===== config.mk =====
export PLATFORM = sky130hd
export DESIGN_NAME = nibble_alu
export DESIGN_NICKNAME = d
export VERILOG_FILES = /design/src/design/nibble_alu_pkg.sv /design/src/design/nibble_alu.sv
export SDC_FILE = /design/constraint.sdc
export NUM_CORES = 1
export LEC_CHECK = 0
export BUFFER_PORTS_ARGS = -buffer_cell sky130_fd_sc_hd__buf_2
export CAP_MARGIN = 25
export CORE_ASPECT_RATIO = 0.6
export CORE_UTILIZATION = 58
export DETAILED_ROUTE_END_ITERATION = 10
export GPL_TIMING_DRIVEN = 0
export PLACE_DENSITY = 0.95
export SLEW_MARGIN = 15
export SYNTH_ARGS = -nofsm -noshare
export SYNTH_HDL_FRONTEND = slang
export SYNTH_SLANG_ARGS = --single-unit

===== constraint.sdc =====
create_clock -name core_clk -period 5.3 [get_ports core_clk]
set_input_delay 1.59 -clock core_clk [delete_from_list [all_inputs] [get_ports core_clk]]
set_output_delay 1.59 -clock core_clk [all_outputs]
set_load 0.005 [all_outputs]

* Task item
Scan the records above line by line, counting those where the word "constraint" appears, and give the count alone.

* Answer space
2